Boss spoke up “ We didn’t see any signs about alcohol sir, are you sure it’s prohibited?” It was not a bad comeback, but it would have been much more believable if the cooler he was sitting on didn’t have an Old Style flap peeking out from under the lid and if he wasn’t leaning back against one of the “No Alcohol Permitted” signs.

“I didn’t come up here to argue, kids. I’ve got a long day ahead of me and I’d hate to start it off by calling the local police and their paddy wagon. If you do as I ask, we can handle it here. If you five me trouble, I can hand you over the county. They have a jail by the way.”

We opened up the coolers and put two cases of beer at his feet. “That’s a nice start” he said, “ but maybe I need to impress upon you the seriousness of the situation. From the looks of things you are all from out of state. It would sure be a pain to call each of your parents to come and get you, and even more of a pain to get your cars out of impound. Also, I see that some of you are 18, but some of the others, the girls in particular, don’t even had licenses. I’ll lay odds that they are under 16.  What I have here is some legal adults taking minors across state lines and in possession of alcohol. I bet that adds up to a least a couple of felonies. So, with that in mind, how about you do some digging and come up with a bit more.”

That sparked some activity. We dug like meth-fuled Bugs Bunnys and came up with another 6 beers and a bottle of Jack Daniels. A voice came out of the woods “Hey, Mike, I think they need to police the area also. This one almost hit me in the head” another ranger came out of the woods holding the wine bottle I had thrown for later. He looked at me “You’re lucky you didn’t break it. We’d have made you pick it all up then and written you a ticket for littering!” A few of us broke off and circled the hill picking up old bottles and cans. When it was all finished the Ranger had almost three cased of beer, two bottles of wine, and a fifth of Jack Daniels.

“Like I said earlier, we are going to make this simple. I can write you tickets for the alcohol violations, but if you are under 18, I have to call the police if you have alcohol. I see here that out of all of you, 5 are 18 (the third important age related fact that day). So, I am going to assume that the 5 of you are responsible for all this alcohol, is that right?”

We murmured our responses. “I’m not sure you heard me. If you 5 are responsible, you get tickets. If you aren’t, you all go to the county jail. So, are you responsible?”

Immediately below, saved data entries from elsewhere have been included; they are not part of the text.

`config.mk`:
```
export PLATFORM = sky130hd
export DESIGN_NAME = blkxfer_engine
export DESIGN_NICKNAME = d
export VERILOG_FILES = /design/src/rtl/blk_pkg.sv /design/src/rtl/blk_step_unit.sv /design/src/rtl/blk_flag_unit.sv /design/src/rtl/blk_seq_ctrl.sv /design/src/rtl/blkxfer_engine.sv
export SDC_FILE = /design/constraint.sdc
export NUM_CORES = 1
export LEC_CHECK = 0
export ABC_AREA = 1
export BUFFER_PORTS_ARGS = -buffer_cell sky130_fd_sc_hd__buf_2
export CAP_MARGIN = 10
export CORE_ASPECT_RATIO = 1.25
export CORE_MARGIN = 5
export CORE_UTILIZATION = 50
export DETAILED_ROUTE_END_ITERATION = 16
export GPL_ROUTABILITY_DRIVEN = 0
export PLACE_DENSITY = 0.88
export RECOVER_POWER = 100
export SLEW_MARGIN = 20
export SYNTH_ARGS = -nofsm -noshare
export SYNTH_HDL_FRONTEND = slang
export SYNTH_SLANG_ARGS = --single-unit
```
`constraint.sdc`:
```
create_clock -name clk -period 2.5 [get_ports clk]
set_input_delay 0.375 -clock clk [delete_from_list [all_inputs] [get_ports clk]]
set_output_delay 0.375 -clock clk [all_outputs]
set_load 0.02 [all_outputs]
```
===== config.mk =====
export PLATFORM = sky130hd
export DESIGN_NAME = granule_router
export DESIGN_NICKNAME = d
export VERILOG_FILES = /design/src/rtl/gr_pkg.sv /design/src/rtl/gr_window_check.sv /design/src/rtl/gr_enable_mask.sv /design/src/rtl/gr_route_decide.sv /design/src/rtl/gr_route_fsm.sv /design/src/rtl/granule_router.sv
export SDC_FILE = /design/constraint.sdc
export NUM_CORES = 1
export LEC_CHECK = 0
export BUFFER_PORTS_ARGS = -buffer_cell sky130_fd_sc_hd__clkbuf_2
export CORE_MARGIN = 2
export CORE_UTILIZATION = 39
export CTS_CLUSTER_DIAMETER = 80
export CTS_CLUSTER_SIZE = 20
export DETAILED_ROUTE_END_ITERATION = 7
export PLACE_DENSITY = 0.84
export SLEW_MARGIN = 10
export SYNTH_ARGS = -nofsm -noshare
export SYNTH_HDL_FRONTEND = slang
export SYNTH_SLANG_ARGS = --single-unit

===== constraint.sdc =====
create_clock -name clk -period 0.9 [get_ports clk]
set_clock_uncertainty 0.05 [all_clocks]
set_input_delay 0.18 -clock clk [delete_from_list [all_inputs] [get_ports clk]]
set_output_delay 0.18 -clock clk [all_outputs]
set_load 0.03 [all_outputs]

===== src/rtl/gr_pkg.sv =====
package gr_pkg;

    typedef enum logic [0:0] {
        ST_IDLE = 1'b0,
        ST_HOLD = 1'b1
    } gr_state_e;

    localparam int NUM_PORTS = 3;
    localparam int PORT_W    = 2;

    typedef logic [PORT_W-1:0] port_idx_t;

    localparam port_idx_t PORT_BYPASS = 2'd0;
    localparam port_idx_t PORT_STRIPE0 = 2'd1;

endpackage


===== src/rtl/gr_window_check.sv =====
module gr_window_check #(
    parameter int              ADDR_W = 32,
    parameter logic [ADDR_W-1:0] BASE = '0,
    parameter logic [ADDR_W-1:0] LIMIT = '1
) (
    input  logic [ADDR_W-1:0] addr,
    output logic              hit
);
    // Half-open window: base inclusive, limit exclusive.
    assign hit = (addr >= BASE) && (addr < LIMIT);
endmodule


===== src/rtl/gr_enable_mask.sv =====
module gr_enable_mask #(
    parameter int N_LINES = 16
) (
    input  logic               clk,
    input  logic               rst_n,
    input  logic [N_LINES-1:0] lines,
    output logic               any_on
);
    logic [N_LINES-1:0] mask_q;

    // Each line owns exactly one mask bit and follows its level.
    for (genvar g = 0; g < N_LINES; g++) begin : g_bit
        always_ff @(posedge clk) begin
            if (!rst_n) mask_q[g] <= 1'b0;
            else        mask_q[g] <= lines[g];
        end
    end

    assign any_on = |mask_q;
endmodule


===== src/rtl/gr_route_decide.sv =====
module gr_route_decide
    import gr_pkg::*;
#(
    parameter int                ADDR_W   = 32,
    parameter int                GRAN_LOG = 12,
    parameter logic [ADDR_W-1:0] WIN_BASE = 'h0001_0000,
    parameter logic [ADDR_W-1:0] WIN_LIMIT = 'h0002_0000,
    parameter logic [ADDR_W-1:0] ALT_BASE = WIN_BASE,
    parameter logic [ADDR_W-1:0] ALT_LIMIT = WIN_LIMIT
) (
    input  logic [ADDR_W-1:0] addr,
    input  logic              striping_on,
    output port_idx_t         port,
    output logic              mismatch
);
    localparam int N_STRIPE = 2;
    logic [N_STRIPE-1:0] hit;

    // One window checker per striped target.
    for (genvar g = 0; g < N_STRIPE; g++) begin : g_win
        localparam logic [ADDR_W-1:0] B = (g == 0) ? WIN_BASE  : ALT_BASE;
        localparam logic [ADDR_W-1:0] L = (g == 0) ? WIN_LIMIT : ALT_LIMIT;
        gr_window_check #(.ADDR_W(ADDR_W), .BASE(B), .LIMIT(L)) u_win (
            .addr (addr),
            .hit  (hit[g])
        );
    end

    always_comb begin
        mismatch = striping_on && (hit[0] != hit[1]);
        if (striping_on && (&hit))
            port = PORT_STRIPE0 + port_idx_t'(addr[GRAN_LOG]);
        else
            port = PORT_BYPASS;
    end
endmodule


===== src/rtl/gr_route_fsm.sv =====
module gr_route_fsm
    import gr_pkg::*;
#(
    parameter int ADDR_W = 32
) (
    input  logic                 clk,
    input  logic                 rst_n,
    input  logic                 up_valid,
    input  logic [ADDR_W-1:0]    up_addr,
    input  port_idx_t            dec_port,
    input  logic                 dec_err,
    input  logic [NUM_PORTS-1:0] down_ready,
    output logic                 up_ready,
    output logic [NUM_PORTS-1:0] down_valid,
    output logic [ADDR_W-1:0]    down_addr,
    output port_idx_t            route_port,
    output logic                 cfg_err
);
    gr_state_e         state_q, state_d;
    logic [ADDR_W-1:0] addr_q;
    port_idx_t         port_q;
    logic              err_q;
    logic              accept;
    logic              release_req;

    assign accept      = (state_q == ST_IDLE) && up_valid;
    assign release_req = (state_q == ST_HOLD) && down_ready[port_q];

    // State register and captured request.
    always_ff @(posedge clk) begin
        if (!rst_n) begin
            state_q <= ST_IDLE;
            addr_q  <= '0;
            port_q  <= PORT_BYPASS;
            err_q   <= 1'b0;
        end else begin
            state_q <= state_d;
            if (accept) begin
                addr_q <= up_addr;
                port_q <= dec_port;
                err_q  <= dec_err;
            end
        end
    end

    // Next state and outputs.
    always_comb begin
        state_d    = state_q;
        up_ready   = 1'b0;
        down_valid = '0;
        unique case (state_q)
            ST_IDLE: begin
                up_ready = 1'b1;
                if (accept) state_d = ST_HOLD;
            end
            ST_HOLD: begin
                for (int i = 0; i < NUM_PORTS; i++)
                    down_valid[i] = (port_q == port_idx_t'(i));
                if (release_req) state_d = ST_IDLE;
            end
            default: state_d = ST_IDLE;
        endcase
        down_addr  = addr_q;
        route_port = port_q;
        cfg_err    = err_q && (state_q == ST_HOLD);
    end
endmodule
### src/rtl/ssq_fall_det.sv
module ssq_fall_det #(
   parameter int N = 2
) (
   input  logic         clk,
   input  logic         rst_n,
   input  logic [N-1:0] sig_i,
   output logic [N-1:0] fall_o
);
   generate
      for (genvar i = 0; i < N; i++) begin : g_bit
         logic prev_q;
         always_ff @(posedge clk or negedge rst_n) begin
            if (!rst_n) prev_q <= 1'b1;
            else        prev_q <= sig_i[i];
         end
         assign fall_o[i] = prev_q & ~sig_i[i];
      end
   endgenerate
endmodule

### src/rtl/ssq_sat_cnt.sv
module ssq_sat_cnt #(
   parameter int MAX = 4
) (
   input  logic clk,
   input  logic rst_n,
   input  logic clr_i,
   input  logic inc_i,
   output logic top_o
);
   localparam int W = (MAX < 2) ? 1 : $clog2(MAX + 1);
   localparam logic [W-1:0] MAX_V = W'(MAX);

   if (MAX < 1) begin : g_bad_max
      $error("ssq_sat_cnt: MAX must be at least 1");
   end

   logic [W-1:0] cnt_q;

   always_ff @(posedge clk or negedge rst_n) begin
      if (!rst_n)                     cnt_q <= '0;
      else if (clr_i)                 cnt_q <= '0;
      else if (inc_i && cnt_q != MAX_V) cnt_q <= cnt_q + 1'b1;
   end

   assign top_o = (cnt_q == MAX_V);

   // counters that time the rules never run past their limit
   cnt_in_range_chk: assert property (@(posedge clk) disable iff (!rst_n)
      cnt_q <= MAX_V);
endmodule
[src/rtl/crc_divider.sv]
// Module: enable divider. It emits a one-cycle pulse every factor cycles, where
// the factor comes from the division code. A new code is taken only at the
// terminal count. Assumes run_i is low throughout standby and settling.
module crc_divider
    import crc_pkg::*;
(
    input  logic              clk,
    input  logic              rst_n,
    input  logic              run_i,
    input  logic [CODE_W-1:0] code_i,
    output logic              en_o
);

    logic [DCNT_W-1:0] dcnt_q;

    // Down counter: parked at zero while halted, reloaded at each terminal count.
    always_ff @(posedge clk) begin
        if (!rst_n)              dcnt_q <= '0;
        else if (!run_i)         dcnt_q <= '0;
        else if (dcnt_q == '0)   dcnt_q <= DCNT_W'(div_factor(code_i) - 1'b1);
        else                     dcnt_q <= dcnt_q - 1'b1;
    end

    assign en_o = run_i && (dcnt_q == '0);

    // an interval in progress completes without being restarted.
    a_r9_no_short_interval: assert property (@(posedge clk) disable iff (!rst_n)
        run_i && dcnt_q != '0 |=> !run_i || dcnt_q == $past(dcnt_q) - 1'b1);

endmodule

[src/rtl/clk_ratio_ctrl.sv]
// Module: top of the peripheral clock ratio controller. It ties together the
// register file, the standby sequencer and the enable divider.
// Assumes the register strobes are single-cycle and already decoded.
module clk_ratio_ctrl
    import crc_pkg::*;
#(
    parameter int MODE_W = 3,
    parameter int CNT_W  = 8
) (
    input  logic              clk,
    input  logic              rst_n,
    input  logic [MODE_W-1:0] mode_pins,
    input  logic              frq_wr,
    input  logic [5:0]        frq_wdata,
    input  logic              stb_wr,
    input  logic [1:0]        stb_wdata,
    input  logic              settle_wr,
    input  logic [CNT_W-1:0]  settle_wdata,
    input  logic              sleep_req,
    input  logic              wake_irq,
    output logic              pclk_en,
    output logic [2:0]        active_mul,
    output logic [2:0]        active_div,
    output logic [MODE_W-1:0] active_mode,
    output logic              halted
);

    logic   stby, mdchg, running, enter, apply;
    ratio_t active;

    crc_regs #(
        .MODE_W (MODE_W)
    ) regs_i (
        .clk           (clk),
        .rst_n         (rst_n),
        .mode_pins     (mode_pins),
        .frq_wr        (frq_wr),
        .frq_wdata     (ratio_t'(frq_wdata)),
        .stb_wr        (stb_wr),
        .stb_wdata     (stb_wdata),
        .enter_i       (enter),
        .apply_i       (apply),
        .stby_o        (stby),
        .mdchg_o       (mdchg),
        .active_o      (active),
        .active_mode_o (active_mode)
    );

    crc_standby_fsm #(
        .CNT_W (CNT_W)
    ) fsm_i (
        .clk          (clk),
        .rst_n        (rst_n),
        .settle_wr    (settle_wr),
        .settle_wdata (settle_wdata),
        .sleep_req    (sleep_req),
        .wake_irq     (wake_irq),
        .stby_i       (stby),
        .running_o    (running),
        .enter_o      (enter),
        .apply_o      (apply)
    );

    crc_divider div_i (
        .clk    (clk),
        .rst_n  (rst_n),
        .run_i  (running),
        .code_i (active.div),
        .en_o   (pclk_en)
    );

    assign active_mul = active.mul;
    assign active_div = active.div;
    assign halted     = !running;

    // no enable pulse while halted.
    a_r4_quiet_when_halted: assert property (@(posedge clk) disable iff (!rst_n)
        halted |-> !pclk_en);

    // the first running cycle after a standby exit carries a pulse.
    a_r10_first_pulse: assert property (@(posedge clk) disable iff (!rst_n)
        $fell(halted) |-> pclk_en);

    // the change-on-wake bit is read from the register file only.
    a_r2_mdchg_known: assert property (@(posedge clk) disable iff (!rst_n)
        !$isunknown(mdchg));

endmodule

[config.mk]
export PLATFORM = sky130hd
export DESIGN_NAME = clk_ratio_ctrl
export DESIGN_NICKNAME = d
export VERILOG_FILES = /design/src/rtl/crc_pkg.sv /design/src/rtl/crc_regs.sv /design/src/rtl/crc_standby_fsm.sv /design/src/rtl/crc_divider.sv /design/src/rtl/clk_ratio_ctrl.sv
export SDC_FILE = /design/constraint.sdc
export NUM_CORES = 1
export LEC_CHECK = 0
export BUFFER_PORTS_ARGS = -buffer_cell sky130_fd_sc_hd__clkbuf_2
export CAP_MARGIN = 20
export CORE_UTILIZATION = 50
export CTS_CLUSTER_DIAMETER = 120
export CTS_CLUSTER_SIZE = 24
export DETAILED_ROUTE_END_ITERATION = 8
export PLACE_DENSITY_LB_ADDON = 0.15
export SLEW_MARGIN = 20
export SYNTH_ARGS = -nofsm -noshare
export SYNTH_HDL_FRONTEND = slang
export SYNTH_HIERARCHICAL = 1
export SYNTH_SLANG_ARGS = --single-unit
[constraint.sdc]
create_clock -name clk -period 4.9 [get_ports clk]
set_clock_uncertainty 0.15 [all_clocks]
set_input_delay 0.49 -clock clk [delete_from_list [all_inputs] [get_ports clk]]
set_output_delay 0.49 -clock clk [all_outputs]
set_load 0.03 [all_outputs]
===== src/rtl/agen_pkg.sv =====
package agen_pkg;
    localparam int XLEN     = 64;
    localparam int RIDX_W   = 5;
    localparam int DISP_W   = 16;
    localparam int WS_SHIFT = 2;
    localparam int QS_SHIFT = 4;

    typedef enum logic [1:0] {
        AM_PLAIN = 2'd0,
        AM_WORD  = 2'd1,
        AM_QUAD  = 2'd2,
        AM_INDEX = 2'd3
    } amode_e;

    typedef struct packed {
        logic wb_en;
        logic bad;
    } upd_dec_t;

    function automatic logic [DISP_W-1:0] clear_low(input logic [DISP_W-1:0] f, input int n);
        logic [DISP_W-1:0] m;
        m = '1;
        m = m << n;
        return f & m;
    endfunction
endpackage


===== src/rtl/agen_base.sv =====
module agen_base #(
    parameter int XLEN   = agen_pkg::XLEN,
    parameter int RIDX_W = agen_pkg::RIDX_W
) (
    input  logic [RIDX_W-1:0] ra_idx,
    input  logic [XLEN-1:0]   ra_val,
    output logic [XLEN-1:0]   base
);
    always_comb begin
        base = (ra_idx == '0) ? '0 : ra_val;
    end
endmodule


===== src/rtl/agen_offset.sv =====
module agen_offset
    import agen_pkg::*;
#(
    parameter int XLEN   = agen_pkg::XLEN,
    parameter int DISP_W = agen_pkg::DISP_W
) (
    input  amode_e            mode,
    input  logic [DISP_W-1:0] disp,
    input  logic [XLEN-1:0]   rb_val,
    output logic [XLEN-1:0]   offset
);
    localparam int EXT_W = XLEN - DISP_W;

    logic [DISP_W-1:0] field;

    always_comb begin
        unique case (mode)
            AM_WORD: field = clear_low(disp, WS_SHIFT);
            AM_QUAD: field = clear_low(disp, QS_SHIFT);
            default: field = disp;
        endcase
        if (mode == AM_INDEX)
            offset = rb_val;
        else
            offset = {{EXT_W{field[DISP_W-1]}}, field};
    end
endmodule


===== src/rtl/agen_upd.sv =====
module agen_upd
    import agen_pkg::*;
#(
    parameter int RIDX_W = agen_pkg::RIDX_W
) (
    input  logic              upd,
    input  logic              is_store,
    input  logic [RIDX_W-1:0] ra_idx,
    input  logic [RIDX_W-1:0] rt_idx,
    output upd_dec_t          dec
);
    logic ra_zero;
    logic ra_hit;

    always_comb begin
        ra_zero   = (ra_idx == '0);
        ra_hit    = (ra_idx == rt_idx);
        dec       = '0;
        if (upd) begin
            if (is_store) begin
                dec.wb_en = !ra_zero;
            end else begin
                dec.bad   = ra_zero || ra_hit;
                dec.wb_en = !(ra_zero || ra_hit);
            end
        end
    end
endmodule


===== src/rtl/agen_top.sv =====
module agen_top
    import agen_pkg::*;
#(
    parameter int XLEN   = agen_pkg::XLEN,
    parameter int RIDX_W = agen_pkg::RIDX_W,
    parameter int DISP_W = agen_pkg::DISP_W
) (
    input  logic              clk,
    input  logic              rst,
    input  logic              in_valid,
    input  logic [1:0]        mode,
    input  logic              is_store,
    input  logic              upd,
    input  logic [RIDX_W-1:0] ra_idx,
    input  logic [XLEN-1:0]   ra_val,
    input  logic [XLEN-1:0]   rb_val,
    input  logic [DISP_W-1:0] disp,
    input  logic [RIDX_W-1:0] rt_idx,
    input  logic [XLEN-1:0]   src_val,
    output logic              out_valid,
    output logic [XLEN-1:0]   ea,
    output logic              wb_en,
    output logic [RIDX_W-1:0] wb_idx,
    output logic [XLEN-1:0]   wb_data,
    output logic [XLEN-1:0]   st_data,
    output logic              bad_form
);
    logic [XLEN-1:0] base;
    logic [XLEN-1:0] offset;
    logic [XLEN-1:0] sum;
    upd_dec_t        dec;
    amode_e          mode_e;

    assign mode_e = amode_e'(mode);

    agen_base #(.XLEN(XLEN), .RIDX_W(RIDX_W)) base_i (
        .ra_idx (ra_idx),
        .ra_val (ra_val),
        .base   (base)
    );

    agen_offset #(.XLEN(XLEN), .DISP_W(DISP_W)) off_i (
        .mode   (mode_e),
        .disp   (disp),
        .rb_val (rb_val),
        .offset (offset)
    );

    agen_upd #(.RIDX_W(RIDX_W)) upd_i (
        .upd      (upd),
        .is_store (is_store),
        .ra_idx   (ra_idx),
        .rt_idx   (rt_idx),
        .dec      (dec)
    );

    assign sum = base + offset;

    always_ff @(posedge clk) begin
        if (rst) begin
            out_valid <= 1'b0;
            ea        <= '0;
            wb_en     <= 1'b0;
            wb_idx    <= '0;
            st_data   <= '0;
            bad_form  <= 1'b0;
        end else begin
            out_valid <= in_valid;
            wb_en     <= in_valid && dec.wb_en;
            bad_form  <= in_valid && dec.bad;
            if (in_valid) begin
                ea      <= sum;
                wb_idx  <= ra_idx;
                st_data <= is_store ? src_val : '0;
            end
        end
    end

    assign wb_data = ea;
endmodule


===== config.mk =====
export PLATFORM = sky130hd
export DESIGN_NAME = agen_top
export DESIGN_NICKNAME = d
export VERILOG_FILES = /design/src/rtl/agen_pkg.sv /design/src/rtl/agen_base.sv /design/src/rtl/agen_offset.sv /design/src/rtl/agen_upd.sv /design/src/rtl/agen_top.sv
export SDC_FILE = /design/constraint.sdc
export NUM_CORES = 1
export LEC_CHECK = 0
export BUFFER_PORTS_ARGS = -buffer_cell sky130_fd_sc_hd__buf_2
export CAP_MARGIN = 20
export CORE_MARGIN = 1.5
export CORE_UTILIZATION = 40
export CTS_BUF_LIST = sky130_fd_sc_hd__clkbuf_4 sky130_fd_sc_hd__clkbuf_8 sky130_fd_sc_hd__clkbuf_16
export DETAILED_ROUTE_END_ITERATION = 8
export PLACE_DENSITY = 0.8
export SYNTH_ARGS = -nofsm -noshare
export SYNTH_HDL_FRONTEND = slang
export SYNTH_SLANG_ARGS = --single-unit

===== constraint.sdc =====
create_clock -name clk -period 4.7 [get_ports clk]
set_input_delay 0.47 -clock clk [delete_from_list [all_inputs] [get_ports clk]]
set_output_delay 0.47 -clock clk [all_outputs]
set_load 0.02 [all_outputs]

=== Yosys cells after proc, flatten, opt, wreduce, memory -nomap -nowiden ===
Index checks and enable logic that the tools add are counted.

* Register bits after elaboration: 136
* Output and inout bits: 200
* RAM bits: 0
* Bits in read-only memories: 0
* Memories kept: 0
* Latch bits: 0

* Multiply operators: 0
* Reduce and logical (&&, ||, !) cells: 6
* $add $sub $neg: 1
* Shift operators: 0
* Muxes and demuxes: 7
* Equal/unequal tests: 4
* Div/mod/pow operators: 0
* Bitwise gates (word level): 0
* Order comparisons: 0

{| class="wikitable"
|+ Operators by type and width
! operator !! number
|-
| $mux 64 || 3
|-
| $add 64x64->64 || 1
|-
| $pmux 4 s2 || 1
|-
| $eq 5x5->1 || 1
|-
| $logic_not 5->1 || 1
|-
| $eq 2x2->1 const B || 2
|-
| $eq 2x1->1 const B || 1
|-
| $logic_and 1x1->1 || 2
|-
| $logic_not 1->1 || 2
|-
| $mux 1 || 2
|-
| $mux 2 || 1
|-
| $logic_or 1x1->1 || 1
|}

=== Depth between registers and ports, before layout ===
Gate-level depths: netlist of the first run.

* Depth after elaboration: 6
* Depth in mapped cells: 16

=== Modules after synthesis ===
From an unflattened synthesis of the first run, not the netlist that was laid out.

* Cell total of the unflattened synthesis: 1297
* Area total of the unflattened synthesis: 10043.4 µm²

{| class="wikitable"
|+ Modules (own cells, without submodules)
! module !! cells each !! instances !! area an instance (µm²)
|-
| agen_top || 1069 || 1 || 8708.4
|-
| agen_offset || 135 || 1 || 680.7
|-
| agen_base || 78 || 1 || 558.0
|-
| agen_upd || 15 || 1 || 96.3
|}

=== Worst setup path before layout of the first run ===
OpenSTA, ideal clock, no wires.

* Path type: input port to flip-flop
* Start point: input port ra_idx[0]
* End point: register ea[58]
* Buffers on the path: 2
* Setup slack: 0.473 ns
* Arrival time: 4.109 ns
* Cell stages on the path: 16
* Path through: or4_1 > nor2_1 > clkbuf_1 > clkbuf_1 > nor2b_1 > ha_1 > fa_1 > a21o_1 > a22o_1 > o21bai_1 > a211o_1 > a211oi_2 > o21ai_1 > a21boi_0 > or3_1 > a32o_1

* Longest elaborated chain between the ends: 3

{| class="wikitable"
|+ Ends and longest elaborated chain
! element !! line !! source
|-
| start: declaration || agen_top.sv:14 || <nowiki>input logic [RIDX_W-1:0] ra_idx,</nowiki>
|-
| $logic_not 5->1 || agen_base.sv:10 || <nowiki>base = (ra_idx == '0) ? '0 : ra_val;</nowiki>
|-
| $mux 64 || agen_base.sv:10 ||
|-
| $add 64x64->64 || agen_top.sv:57 || <nowiki>assign sum = base + offset;</nowiki>
|-
| end signal: assignment || agen_top.sv:72 || <nowiki>ea <= sum;</nowiki>
|-
| end: declaration || agen_top.sv:21 || <nowiki>output logic [XLEN-1:0] ea,</nowiki>
|}

No other way between the ends.
A chain may end at the register's enable or synchronous reset.

=== Worst setup path after layout of the first run ===
* Start point: input port ra_idx[0]
* End point: register ea[49]

Same word-level chain as after synthesis.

“Yes Sir!” we barked together.

“Ok, the 5 of you come forward while the rest of you pack up your stuff and head to your cars.” We all headed back down the hill with our coolers and the confiscated alcohol. He wrote out the tickets while we packed up. I got one of the tickets as did Hymie, Cisco, Boss, and Buef. They kept our licenses and gave us the tickets instead.

“I need you boys to do one more thing for me. We really cannot wait for you to send in the fine, and I’m pretty sure you aren’t ever going to come back here. So, In order for me to let you go, I’m going to need you to pay the fines now. 5 tickets at $40 per ticket, $200. Go back to the group and pass the hat if you have to, but you aren’t leaving until it’s paid.”

This was pre-ATM cards, and pre the time for any of us to have checking accounts. We opened up the wallets and purses and found that we had about $260 dollars between us. I took $200 back over to the two ranger, who had been joined by three others by now in a couple of other cars. I watched as the youngest ranger put beer into the trunk of each car. I handed the man the money and glanced over at the other cars. He looked, then turned back to me and smiled. “We appreciate your business” was all he said.

We managed to salvage the day. We moved to another part of the park and had fun jumping off of the dunes, making obscene sand sculptures, and wading in the frigid lake. One the way home  Perdido scraped the family wagon against a guard rail when he fell asleep, but it was otherwise uneventful.

The State of Michigan sent my licence to me a couple of weeks later, no note just the license in a handwritten envelope. I told my mom I must have lost it. It was at least a little true.